Promote business continuity management
Overview
This standard is about providing support particularly to the business and voluntary sectors, on business continuity management, including specific advice and assistance to individual organisations. The aim is to help develop resilience, to minimise the impact of emergencies on vulnerable organisations and business and to enable more rapid recovery from emergencies and other business interruptions.
Performance criteria
You must be able to:
- identify stakeholders who can contribute to or would benefit from support in business continuity management
- collaborate with partners, stakeholders and specialists to develop advice and assistance on business continuity management
- consider relevant risk assessments when developing advice and assistance programmes in line with organisational requirements
- determine appropriate approaches to developing the business continuity capabilities of others
- identify resources needed to engage on business continuity support
- confirm clear roles and responsibilities in the support of others to develop business continuity management capabilities
- identify the status and limits of advice and assistance and refer to specialist where appropriate
- review and update programmes for promoting business continuity, and consider lessons identified and learned from previous incidents and exercises
Knowledge and Understanding
You need to know and understand:
- legislative and organisational policies and procedures relevant to your organisation for providing advice and assistance on business continuity management and sharing information
- the characteristics of organisational resilience and the purpose of business continuity plans and arrangements
- business continuity management principles, culture and life cycle
- types of external and internal risks
- stakeholder identification and engagement methods including groups and networks which provide access to the business community
- how to determine the characteristics of an area or sector that may influence the likelihood, impact and consequences for business operations
- roles and structure of forums for co-operation on risk assessment, preparedness and continuity
- roles and responsibilities of stakeholders in promoting business continuity
- methods for identifying needs and delivering support to the business community
- how and why business continuity plans must be systematically reviewed
- methods for programme evaluation stakeholder accountability
Scope/range
Scope Performance
Scope Knowledge
Values
Behaviours
Skills
Glossary
Business continuity
The capability of an organisation to continue the delivery of products or services at acceptable predefined levels following a disruptive incident.

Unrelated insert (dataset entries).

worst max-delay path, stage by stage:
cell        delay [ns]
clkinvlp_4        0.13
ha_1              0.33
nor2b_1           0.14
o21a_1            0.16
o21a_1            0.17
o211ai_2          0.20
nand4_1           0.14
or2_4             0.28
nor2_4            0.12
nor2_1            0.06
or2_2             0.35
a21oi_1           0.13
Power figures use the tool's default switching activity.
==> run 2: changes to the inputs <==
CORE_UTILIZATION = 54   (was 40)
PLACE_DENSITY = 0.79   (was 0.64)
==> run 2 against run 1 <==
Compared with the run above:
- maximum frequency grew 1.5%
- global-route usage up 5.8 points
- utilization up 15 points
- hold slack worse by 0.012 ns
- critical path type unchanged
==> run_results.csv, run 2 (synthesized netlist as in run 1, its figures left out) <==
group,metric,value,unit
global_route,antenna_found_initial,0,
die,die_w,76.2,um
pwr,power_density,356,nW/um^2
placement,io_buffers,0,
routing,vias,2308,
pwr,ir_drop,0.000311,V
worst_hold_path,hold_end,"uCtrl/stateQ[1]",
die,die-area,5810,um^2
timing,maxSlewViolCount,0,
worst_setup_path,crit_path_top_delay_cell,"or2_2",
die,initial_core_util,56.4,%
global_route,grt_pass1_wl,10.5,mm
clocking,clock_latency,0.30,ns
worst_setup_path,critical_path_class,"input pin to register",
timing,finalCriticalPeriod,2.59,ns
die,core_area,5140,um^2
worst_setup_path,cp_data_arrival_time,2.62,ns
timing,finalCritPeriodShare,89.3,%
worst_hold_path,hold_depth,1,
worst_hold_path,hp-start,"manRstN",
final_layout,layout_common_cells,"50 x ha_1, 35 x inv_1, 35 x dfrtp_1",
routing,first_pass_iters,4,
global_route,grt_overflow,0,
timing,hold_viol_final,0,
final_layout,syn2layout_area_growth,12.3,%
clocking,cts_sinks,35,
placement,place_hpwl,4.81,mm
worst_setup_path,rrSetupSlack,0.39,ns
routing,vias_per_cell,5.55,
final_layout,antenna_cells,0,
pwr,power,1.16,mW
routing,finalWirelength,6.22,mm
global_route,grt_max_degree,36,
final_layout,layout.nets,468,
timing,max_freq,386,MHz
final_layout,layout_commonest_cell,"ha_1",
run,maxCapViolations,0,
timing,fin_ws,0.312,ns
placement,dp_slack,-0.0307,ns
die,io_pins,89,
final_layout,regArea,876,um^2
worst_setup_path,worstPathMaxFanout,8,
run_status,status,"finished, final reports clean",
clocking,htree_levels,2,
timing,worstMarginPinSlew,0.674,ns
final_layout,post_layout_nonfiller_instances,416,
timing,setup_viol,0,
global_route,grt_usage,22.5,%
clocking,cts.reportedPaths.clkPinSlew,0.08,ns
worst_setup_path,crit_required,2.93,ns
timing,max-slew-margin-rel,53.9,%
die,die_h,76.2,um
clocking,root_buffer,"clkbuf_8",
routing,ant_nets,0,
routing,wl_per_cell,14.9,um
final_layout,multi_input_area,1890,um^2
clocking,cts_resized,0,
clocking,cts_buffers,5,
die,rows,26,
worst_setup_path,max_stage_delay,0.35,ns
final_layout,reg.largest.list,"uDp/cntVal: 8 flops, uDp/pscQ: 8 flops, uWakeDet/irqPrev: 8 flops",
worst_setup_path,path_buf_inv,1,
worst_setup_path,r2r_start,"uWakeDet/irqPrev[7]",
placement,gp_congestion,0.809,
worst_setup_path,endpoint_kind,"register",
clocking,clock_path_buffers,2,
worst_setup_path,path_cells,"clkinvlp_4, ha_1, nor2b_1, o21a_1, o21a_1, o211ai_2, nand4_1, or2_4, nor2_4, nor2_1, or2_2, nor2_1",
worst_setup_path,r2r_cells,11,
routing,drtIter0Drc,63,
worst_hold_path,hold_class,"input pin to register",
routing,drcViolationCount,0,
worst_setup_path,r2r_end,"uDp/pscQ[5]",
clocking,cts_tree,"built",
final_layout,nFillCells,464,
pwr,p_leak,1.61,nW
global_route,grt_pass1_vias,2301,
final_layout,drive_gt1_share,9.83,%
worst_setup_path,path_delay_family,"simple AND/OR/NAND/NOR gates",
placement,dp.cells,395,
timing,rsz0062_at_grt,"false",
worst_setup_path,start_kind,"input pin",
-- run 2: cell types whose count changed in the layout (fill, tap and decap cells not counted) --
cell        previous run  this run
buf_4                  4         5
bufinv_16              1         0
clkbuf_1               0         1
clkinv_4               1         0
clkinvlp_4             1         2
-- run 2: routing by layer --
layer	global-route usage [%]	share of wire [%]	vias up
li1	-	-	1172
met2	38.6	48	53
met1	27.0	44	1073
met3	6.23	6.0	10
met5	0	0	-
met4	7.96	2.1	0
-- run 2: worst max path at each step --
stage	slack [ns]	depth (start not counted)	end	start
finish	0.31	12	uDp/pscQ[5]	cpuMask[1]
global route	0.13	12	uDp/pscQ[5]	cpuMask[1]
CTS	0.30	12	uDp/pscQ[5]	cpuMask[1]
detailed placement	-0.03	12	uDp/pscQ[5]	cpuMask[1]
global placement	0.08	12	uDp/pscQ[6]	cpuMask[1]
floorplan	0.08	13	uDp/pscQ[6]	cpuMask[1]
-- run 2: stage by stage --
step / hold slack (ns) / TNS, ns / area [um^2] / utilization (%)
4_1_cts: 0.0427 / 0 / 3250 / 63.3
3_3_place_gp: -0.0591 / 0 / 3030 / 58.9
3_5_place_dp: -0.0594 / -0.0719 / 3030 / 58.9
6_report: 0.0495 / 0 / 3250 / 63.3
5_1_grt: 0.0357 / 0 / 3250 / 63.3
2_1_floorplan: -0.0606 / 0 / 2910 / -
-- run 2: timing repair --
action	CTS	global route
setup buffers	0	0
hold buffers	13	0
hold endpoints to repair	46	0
## src/rtl/tqm_pkg.sv

```systemverilog
package tqm_pkg;
  localparam int NQ  = 4;            // quarters per main period
  localparam int QW  = $clog2(NQ);
  localparam int NT  = 5;            // defined transform sets
  localparam int TW  = 3;            // selector width
  localparam int CW  = 9;            // coefficient width (unsigned)

  typedef logic [QW-1:0] quarter_t;
  typedef logic [TW-1:0] tsel_t;
  typedef logic [CW-1:0] coef_t;

  function automatic coef_t coef_of(input tsel_t t, input quarter_t q);
    coef_t c;
    case ({t, q})
      {3'd0, 2'd0}: c = 9'd64;
      {3'd0, 2'd1}: c = 9'd83;
      {3'd0, 2'd2}: c = 9'd64;
      {3'd0, 2'd3}: c = 9'd36;
      {3'd1, 2'd0}: c = 9'd29;
      {3'd1, 2'd1}: c = 9'd74;
      {3'd1, 2'd2}: c = 9'd84;
      {3'd1, 2'd3}: c = 9'd55;
      {3'd2, 2'd0}: c = 9'd84;
      {3'd2, 2'd1}: c = 9'd74;
      {3'd2, 2'd2}: c = 9'd55;
      {3'd2, 2'd3}: c = 9'd29;
      {3'd3, 2'd0}: c = 9'd194;
      {3'd3, 2'd1}: c = 9'd336;
      {3'd3, 2'd2}: c = 9'd269;
      {3'd3, 2'd3}: c = 9'd117;
      {3'd4, 2'd0}: c = 9'd219;
      {3'd4, 2'd1}: c = 9'd117;
      {3'd4, 2'd2}: c = 9'd194;
      {3'd4, 2'd3}: c = 9'd72;
      default:      c = '0;
    endcase
    return c;
  endfunction
endpackage

```

## src/rtl/tqm_phase_ctl.sv

```systemverilog
module tqm_phase_ctl
  import tqm_pkg::*;
(
  input  logic     clk,
  input  logic     rst_n,
  input  logic     strobe,
  input  logic     start,
  output quarter_t phase,
  output logic     run,
  output logic     done
);
  localparam quarter_t LAST = quarter_t'(NQ - 1);

  assign done = run && (phase == LAST);

  always_ff @(posedge clk or negedge rst_n) begin
    if (!rst_n) begin
      phase <= '0;
      run   <= 1'b0;
    end else if (strobe) begin
      phase <= '0;
      run   <= start;
    end else if (run) begin
      phase <= phase + quarter_t'(1);
      if (phase == LAST) run <= 1'b0;
    end
  end

  // quarters advance one per fast edge while a group runs
  a_r2_phase_step: assert property (@(posedge clk) disable iff (!rst_n)
    (run && !strobe && phase != LAST) |=> (run && phase == $past(phase) + quarter_t'(1)));

  // an early strobe restarts at quarter 0
  a_r7_restart: assert property (@(posedge clk) disable iff (!rst_n)
    strobe |=> (phase == '0));
endmodule

```

## src/rtl/tqm_coef_sel.sv

```systemverilog
module tqm_coef_sel
  import tqm_pkg::*;
(
  input  tsel_t    tsel,
  input  quarter_t quarter,
  output coef_t    coef
);
  assign coef = coef_of(tsel, quarter);
endmodule

```

## src/rtl/tqm_shift_add.sv

```systemverilog
module tqm_shift_add
  import tqm_pkg::*;
#(
  parameter int SAMPLE_W = 10,
  localparam int PW = SAMPLE_W + CW
)(
  input  logic                clk,
  input  logic                rst_n,
  input  logic [SAMPLE_W-1:0] sample,
  input  coef_t               coef,
  output logic [PW-1:0]       prod
);
  logic [PW-1:0] sext;
  logic [PW-1:0] part [CW];

  assign sext = {{(PW-SAMPLE_W){sample[SAMPLE_W-1]}}, sample};

  for (genvar k = 0; k < CW; k++) begin : g_term
    assign part[k] = coef[k] ? (sext << k) : '0;
  end

  always_comb begin
    prod = '0;
    for (int k = 0; k < CW; k++) prod = prod + part[k];
  end

  // a zero coefficient must yield a zero product
  a_r6_zero_coef: assert property (@(posedge clk) disable iff (!rst_n)
    (coef == '0) |-> (prod == '0));
endmodule

```

## src/rtl/tqm_bank.sv

```systemverilog
module tqm_bank
  import tqm_pkg::*;
#(
  parameter int PW = 19
)(
  input  logic                 clk,
  input  logic                 rst_n,
  input  logic                 run,
  input  logic                 done,
  input  quarter_t             phase,
  input  logic [PW-1:0]        prod,
  output logic                 out_valid,
  output logic [NQ-1:0][PW-1:0] out_prod
);
  logic [PW-1:0] hold [NQ-1];

  always_ff @(posedge clk or negedge rst_n) begin
    if (!rst_n) begin
      for (int q = 0; q < NQ-1; q++) hold[q] <= '0;
      out_prod  <= '0;
      out_valid <= 1'b0;
    end else begin
      out_valid <= done;
      for (int q = 0; q < NQ-1; q++)
        if (run && phase == quarter_t'(q)) hold[q] <= prod;
      if (done) begin
        for (int q = 0; q < NQ-1; q++) out_prod[q] <= hold[q];
        out_prod[NQ-1] <= prod;
      end
    end
  end

  // the ready pulse lasts one cycle
  a_r3_single_pulse: assert property (@(posedge clk) disable iff (!rst_n)
    out_valid |=> !out_valid);

  // products move only as a group with the pulse
  a_r4_group_hold: assert property (@(posedge clk) disable iff (!rst_n)
    !out_valid |-> $stable(out_prod));
endmodule

```

## src/rtl/tdm_quad_mult.sv

```systemverilog
module tdm_quad_mult
  import tqm_pkg::*;
#(
  parameter int SAMPLE_W = 10,
  localparam int PW = SAMPLE_W + CW
)(
  input  logic                  clk,
  input  logic                  rst_n,
  input  logic                  strobe,
  input  logic                  in_valid,
  output logic                  in_ready,
  input  logic [SAMPLE_W-1:0]   sample,
  input  logic [2:0]            tsel,
  output logic                  out_valid,
  output logic [3:0][PW-1:0]    out_prod
);
  logic [SAMPLE_W-1:0] smp_q;
  tsel_t               tid_q;
  quarter_t            phase;
  logic                run, done, take;
  coef_t               coef;
  logic [PW-1:0]       prod;

  assign in_ready = strobe;
  assign take     = strobe && in_valid;

  always_ff @(posedge clk or negedge rst_n) begin
    if (!rst_n) begin
      smp_q <= '0;
      tid_q <= '0;
    end else if (take) begin
      smp_q <= sample;
      tid_q <= tsel;
    end
  end

  tqm_phase_ctl u_ctl (
    .clk(clk), .rst_n(rst_n), .strobe(strobe), .start(take),
    .phase(phase), .run(run), .done(done)
  );

  tqm_coef_sel u_coef (.tsel(tid_q), .quarter(phase), .coef(coef));

  tqm_shift_add #(.SAMPLE_W(SAMPLE_W)) u_mul (
    .clk(clk), .rst_n(rst_n), .sample(smp_q), .coef(coef), .prod(prod)
  );

  tqm_bank #(.PW(PW)) u_bank (
    .clk(clk), .rst_n(rst_n), .run(run), .done(done), .phase(phase),
    .prod(prod), .out_valid(out_valid), .out_prod(out_prod)
  );

  // operands stay fixed while the quarters run
  a_r1_operand_hold: assert property (@(posedge clk) disable iff (!rst_n)
    (run && !strobe) |=> ($stable(smp_q) && $stable(tid_q)));

  // a strobe without a sample leaves the engine idle
  a_r8_no_start: assert property (@(posedge clk) disable iff (!rst_n)
    (strobe && !in_valid) |=> !run);
endmodule

```

## config.mk

```make
export PLATFORM = sky130hd
export DESIGN_NAME = tdm_quad_mult
export DESIGN_NICKNAME = d
export VERILOG_FILES = /design/src/rtl/tqm_pkg.sv /design/src/rtl/tqm_phase_ctl.sv /design/src/rtl/tqm_coef_sel.sv /design/src/rtl/tqm_shift_add.sv /design/src/rtl/tqm_bank.sv /design/src/rtl/tdm_quad_mult.sv
export SDC_FILE = /design/constraint.sdc
export NUM_CORES = 1
export LEC_CHECK = 0
export ABC_AREA = 1
export CAP_MARGIN = 20
export CORE_AREA = 2 2 159 130
export DETAILED_ROUTE_END_ITERATION = 7
export DIE_AREA = 0 0 161 132
export PLACE_DENSITY = 0.72
export SYNTH_ARGS = -nofsm -noshare
export SYNTH_HDL_FRONTEND = slang
export SYNTH_HIERARCHICAL = 1
export SYNTH_SLANG_ARGS = --single-unit
```

## constraint.sdc

```tcl
create_clock -name clk -period 7.3 [get_ports clk]
set_input_delay 1.46 -clock clk [delete_from_list [all_inputs] [get_ports clk]]
set_output_delay 1.46 -clock clk [all_outputs]
set_load 0.03 [all_outputs]
```

==> results of run 1 <==
## worst paths after layout
path                                       end  slack, ns  cells after the start
min reg2reg                    u_bank/hold[17]       0.47                      2
min in group asynchronous     u_bank/out_valid       1.06                      1
max in group asynchronous  u_bank/out_prod[54]       4.80                      2
min                            u_bank/hold[17]       0.47                      2
max                            u_bank/hold[36]       1.33                     24
max reg2reg                    u_bank/hold[36]       1.33                     24
## tightest hold or removal path: stages (launching register included)
cell and delay [ns]:
dfrtp_1 0.34, nand2_1 0.05, nand2_1 0.05
## layout make-up
type | instances | area share
repair buffers | 104 | 0.0889
inverters | 247 | 0.0811
flip-flops and latches | 150 | 0.328
multi-input cells | 762 | 0.424
well taps | 264 | 0.0289
clock buffers | 22 | 0.0388
clock inverters | 10 | 0.0107
## report_power, final
group          total (mW)  switching [mW]  internal, mW
logic                2.05            1.38         0.669
registers            1.11           0.119         0.993
clock network       0.864           0.357         0.507
total                4.03            1.86          2.17
## stage by stage
| stage | total power [mW] | cell area (µm²) |
|---|---|---|
| CTS | 4.02 | 11400 |
| floorplan | 2.52 | 9900 |
| global route | 4.36 | 11400 |
| detailed placement | 3.13 | 10900 |
| finish | 4.03 | 11400 |
| global placement | 3.08 | 10900 |
## state kept, by name, indices dropped and copies added, names as in the netlist
register,flops
smp_q,10
tid_q,3
u_bank/hold,57
u_bank/out_prod,76
u_bank/out_valid,1
u_ctl/phase,2
u_ctl/run,1
## synthesized netlist by cell type (6+ instances only)
cell,number
fa_1,78
dfrtp_1,150
buf_6,9
ha_1,32
a21oi_1,6
buf_4,13
o21ai_0,80
inv_1,243
nand4_1,42
buf_2,14
nor2_1,24
clkbuf_1,25
nand2_1,406
nand2_2,7
nand3_1,58
xor2_1,6
## kinds of logic after synthesis
| family | share of synthesized area |
|---|---|
| AND/OR/NAND/NOR | 0.232 |
| buffers and inverters | 0.131 |
| flip-flops | 0.379 |
| adder cells (fa/ha/maj) | 0.198 |
| AO/OA/AOI/OAI | 0.0504 |
| XOR/XNOR | 0.00973 |
## per-layer routing
layer,routed length (µm),vias to the layer above,GRT usage,part of all wire
li1,-,3798,-,-
met1,10700,3845,0.326,0.47
met2,10400,256,0.354,0.45
met3,1240,43,0.0381,0.054
met4,561,0,0.0774,0.025
met5,0,-,0,0
==> impl_results.md, run 1 <==
- Routed Wire Length: about 23 mm
- EDFF count, synth: 0
- Tcrit/Tclk final: 0.817
- CP max FO: 10
- Drt first pass iters: 6
- Number of nets with antenna violations after routing: 0
- PwrDens: about 350 nW/µm²
- Distinct cell type count after synthesis: 31
- Fillers: around 1,700
- Worst EP arrival: around 6.3 ns
- Actual slew at the worst max-slew pin: about 0.93 ns
- Clk slew on worst S/H paths: about 0.070 ns
- Crit path max-delay family: adder cells
- Clk_lat worst skew: around 0.42 ns
- CP dominant cell by count: nand2_1
- Max-Cap Viols: 0
- Crit-path slowest cell: fa_1
- Ys flop type: dfrtp_1
- CTS Buffer Depth: 2
- Final Hold Fails: 0
- Fin Hold WS: ~0.47 ns
- Synth warn: 6
- Dominant cells by area after synthesis: dfrtp_1 (38%), fa_1 (16%), nand2_1 (15%), inv_1 (9.2%), ha_1 (4.0%)
- # placed instances: 1,527
- DRC: 0
- FF+latch count, synth: 150
- Via count: 7,942
- CP cell instances: inv_1, ha_1, inv_1, nand2_1, nand2_1, nand2_1, nand3_1, nand2_1, fa_1, inv_1, fa_1, fa_1, inv_1, fa_1, inv_1, ha_1, nand2_1, nor2_1, nand3_1, nand3_1, nand2_1, nand2_1, nand4_1, nand2_1
- CP bufs+invs: 5
- CTS tree: yes
- PortBufs: 94
- Peak supply drop: roughly 0.24 mV
- Final Setup Violations: 0
- Vias/cell: about 5
- Fin util: 0.585
- Total CTS buffers: 17
- Io pins: 95
- Diodes inserted: 0
- Die height: around 130 µm
- Area growth from synthesis to layout: 15.7%
- HP Start: u_bank/hold[17]
- Critical Path RT: between 7 and 8 ns
- Syn avg cell area: between 8 and 9 µm²
- Setup Crit Path Kind: reg -> reg
- Total nets after synthesis: about 1,300
- FP Rows: between 40 and 50
- Area of the multi-input gates: between 4000 and 5000 µm²
- Commonest non-fill, non-tap cell in the layout: nand2_1
- Worst R2R Start: u_ctl/phase[1]
- Seq/Total Area, Yosys: 0.379
- First-pass GRT wire length: approximately 39 mm
- Ratio of cells with drive above 1 in the final layout: 0.0463
- Max_slew headroom: 0.380
- Crit path largest cell delay: 0.63 ns
- Die width: approximately 160 µm
- Gate Count Post-Synth: 1,221
- Worst setup margin: around 1.3 ns
- CTS sink count: 150
- Initial antenna violation count: 0
- Vias in the first global route: about 7,900
- Setup_tns: 0 ns
- Yosys top cell by area: dfrtp_1
- Commonest cells after routing, fill and taps aside: nand2_1 (406), inv_1 (242), dfrtp_1 (149)
- Post-CTS setup-driven buffer insertion count: 0
- Global route overflow: 0
- Post-route minimum period: between 5 and 6 ns
- Drt wl/cell: ~15 µm
- Largest net degree at the start of global routing: slightly below 100
- Worst setup EP type: flip-flop
- Slew Limit Fails: 0
- Hold Path Class: reg -> reg
- FF/Latch Area: between 3000 and 4000 µm²
- Die outline area: between 20,000 and 25,000 µm²
- Asr flop ratio synth: 1.00
- CP startpoint: u_ctl/phase[1]
- Post-Syn Area: roughly 10000 µm²
- Fin cells: 1,559
- Placer Congestion: 0.894
- Post-CTS resize count: 0
- H-tree levels: 4
- Hold buffers post-CTS: 0
- Worst Skew: a little over 0.009 ns
- Pre-CTS setup slack: around 1.5 ns
- Synth top area share: 0.379
- Initial DRC count: 695
- GRT Resource Usage Total: 0.227
- Status: completed
- Pleak: ~6.1 nW
- Fmax: ~170 MHz
- Initial core utilization: 0.506
- CTS Root Cell: clkbuf_16
- HPWL after detailed placement: about 16 mm
- Core ar.: just under 20,000 µm²
- RSZ-0062 raised after global routing: no
- Worst Setup Start Kind: flip-flop
- Final #Nets: around 1,400
(Power assumes the default switching activity.)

Business Continuity Management
A holistic management process that identifies potential threats to an organization and the impacts to business operations those threats, if realized, might cause. It provides a framework for building organizational resilience and the capability for an effective response that safeguards the interests of key stakeholders, reputation, brand, and value-creating activities.
Business continuity plan
A documented procedure that guides organisations to respond, recover, resume, and restore to a pre-defined level of operation following a disruption
Risk Assessment (analytical or dynamic)
The process of identifying and evaluating risks.
Analytical Risk Assessment: The systematic process of identifying, analysing, and evaluating risks using structured methods and tools. This approach is conducted when there is sufficient time to gather and evaluate information, often involving both qualitative and quantitative techniques to ensure a comprehensive understanding for decision-making.
Dynamic Risk Assessment: The ongoing assessment of hazards and impacts during incident response. This largely intuitive approach relies on the knowledge and experience of the risk context, adapting to changing conditions in real-time to ensure the safety and effectiveness of response actions.